圖3 菌株WF542產生嗜鐵素性能的比較

2.3.4 溶磷菌組合WF542對溫度、pH、鹽分等生態因子的反應 溫度、pH和鹽分濃度對菌體生長影響很大,在微生物發酵的過程中要嚴格控制溫度,pH和鹽分濃度才能有最大的有效活菌數[25]。溫度是影響生物有機體生長和存活最重要的因素,它可以從不同的方面對生物體內所進行的許多生物化學反應產生影響[26],如圖4所示,實驗測得溶磷菌組合(WF542)的最適溫度在35 ℃左右,在10 ℃時生長較慢,在20～25 ℃之間變化比較大,45 ℃時幾乎不生長;pH是衡量溶液酸堿性的尺度,也是反映微生物溶磷的影響因素之一。如圖5所示,溶磷菌組合(WF542)在pH在5.5～8.0之間都能生長,比較適合在中性的條件下生長,在pH為4.0的時候基本不生長,從pH8.0～9.0生長開始下降說明菌株在培養的過程中能分泌一些酸類物質使pH降低;NaCl在維持滲透壓方面起著重要作用,Na+與細胞膜成分發生特異作用而增強了膜的機械強度,有利于細胞膜結構的穩定。如表4所示,溶磷菌組合(WF542)在鹽濃度為1%、3%的濃度下都能生長,生長情況都為良好,溶磷菌組合WF542在5%鹽濃度下生長一般,在7%的鹽濃度下生長較差,到9%的鹽濃度下不生長,說明溶磷菌組合(WF542)耐鹽性一般。

圖4 溫度對溶磷菌組合WF542生長的影響

圖5 pH對溶磷菌組合WF542生長的影響

表4 不同鹽分濃度對各菌株的影響

2.4 多種菌劑的組合盆栽實驗

2.4.1 不同菌種的相互拮抗實驗的結果 利用平板對峙法研究了5株溶磷菌間的拮抗作用,固氮菌+WS54、固氮菌+FWG2、SCPG-7+固氮菌、SCPG-7+WS54以及SCPG-7+FWG2在混合培養基上共培養2 d后的菌落形態如圖6所示。固氮菌+WS54、固氮菌+FWG2、SCPG-7+固氮菌、SCPG-7+WS54以及SCPG-7+FWG2之間不存在拮抗反應,可以兩兩混合,進行盆栽實驗。

圖6 不同菌株之間的拮抗實驗

2.4.2 多種菌劑組合對辣椒的促生效果 在溫室條件下,將WF542、固氮菌、固氮菌+WF542、空白對照分別接種辣椒種子,接種后20 d測定平均株高(PH)和發芽率(FW)。結果如圖7顯示,接種處理平均株高和發芽率均超過了空白對照。尤其是平均株高,接種處理顯著(P<0.05)高于空白對照。以上說明固氮菌+溶磷菌組合WF542對辣椒的促生效果最明顯,發芽率為84.1%,平均苗長為4.2 cm,組合處理效果比單一菌株好。

圖7 盆栽實驗結果

3 討論與結論

溶磷菌作為有益微生物在活化土壤磷素,促進植物在低肥力土壤生長方面起著較為重要的作用[27-28],溶磷微生物能夠推動土壤中有效磷的釋放,從而促進植物生長發育增加作物產量[29],利用解磷微生物對土壤磷分解,是提高土壤磷有效化利用的重要途徑之一[30]。本研究篩選獲得的溶磷菌組合(WF542)溶磷量最大可達510 mg·L-1,高于李靜(273.44 mg·L-1)[5]、王志剛(140.26 mg·L-1)[3]等分離的無機磷溶解菌的最高溶磷量，這可能與本研究選用混合菌株有關,復合菌株具有比單一菌株更好的溶磷效果。

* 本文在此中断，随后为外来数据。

===== config.mk =====
export PLATFORM = sky130hd
export DESIGN_NAME = icsd_ctl
export DESIGN_NICKNAME = d
export VERILOG_FILES = /design/src/hdl/icsd_ctl.v /design/src/hdl/icsd_select.v
export VERILOG_INCLUDE_DIRS = /design/src /design/src/hdl
export SDC_FILE = /design/constraint.sdc
export NUM_CORES = 1
export LEC_CHECK = 0
export ABC_AREA = 1
export BUFFER_PORTS_ARGS = -buffer_cell sky130_fd_sc_hd__buf_2
export CAP_MARGIN = 10
export CORE_UTILIZATION = 50
export CTS_BUF_LIST = sky130_fd_sc_hd__clkbuf_4 sky130_fd_sc_hd__clkbuf_8
export CTS_CLUSTER_DIAMETER = 30
export CTS_CLUSTER_SIZE = 20
export DETAILED_ROUTE_END_ITERATION = 10
export GPL_TIMING_DRIVEN = 0
export PLACE_DENSITY = 0.82
export SLEW_MARGIN = 15
export SYNTH_ARGS = -nofsm -noshare
export SYNTH_HDL_FRONTEND = slang
export SYNTH_SLANG_ARGS = --single-unit

===== constraint.sdc =====
create_clock -name core_clk_in -period 1.5 [get_ports core_clk_in]
set_input_delay 0.075 -clock core_clk_in [delete_from_list [all_inputs] [get_ports core_clk_in]]
set_output_delay 0.075 -clock core_clk_in [all_outputs]
set_load 0.01 [all_outputs]
## config.mk

```make
export PLATFORM = sky130hd
export DESIGN_NAME = lpx_dev_flat
export DESIGN_NICKNAME = d
export VERILOG_FILES = /design/src/design/lpx_pkg.sv /design/src/design/lpx_link_if.sv /design/src/design/lpx_dev.sv /design/src/flat_wrapper.sv
export SDC_FILE = /design/constraint.sdc
export NUM_CORES = 1
export LEC_CHECK = 0
export BUFFER_PORTS_ARGS = -buffer_cell sky130_fd_sc_hd__buf_4
export CAP_MARGIN = 10
export CORE_ASPECT_RATIO = 0.5
export CORE_MARGIN = 2
export CORE_UTILIZATION = 61
export CTS_BUF_LIST = sky130_fd_sc_hd__clkbuf_4
export CTS_CLUSTER_DIAMETER = 200
export DETAILED_ROUTE_END_ITERATION = 16
export HOLD_SLACK_MARGIN = 0.1
export PLACE_DENSITY = 0.91
export SLEW_MARGIN = 20
export SYNTH_ARGS = -nofsm -noshare
export SYNTH_HDL_FRONTEND = slang
export SYNTH_SLANG_ARGS = --single-unit
```

## constraint.sdc

```tcl
create_clock -name ref_clk -period 6.2 [get_ports ref_clk]
set_input_delay 1.86 -clock ref_clk [delete_from_list [all_inputs] [get_ports ref_clk]]
set_output_delay 1.86 -clock ref_clk [all_outputs]
set_load 0.03 [all_outputs]
```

本研究用于盆栽實驗的溶磷菌株分別歸屬于假單孢菌(Pseudomonas)、中慢生根瘤菌屬(Mesorhizobium)。其中假單胞菌屬(Pseudomonas)是目前報道的土壤中溶磷效果較強的菌種之一[31],選用的菌株對辣椒的促生效果以及平均株高都高于空白對照,這與其它研究結果相似[32],說明篩選出的菌株在改善辣椒品質、提高辣椒產量方面具有良好的開發潛力和應用前景。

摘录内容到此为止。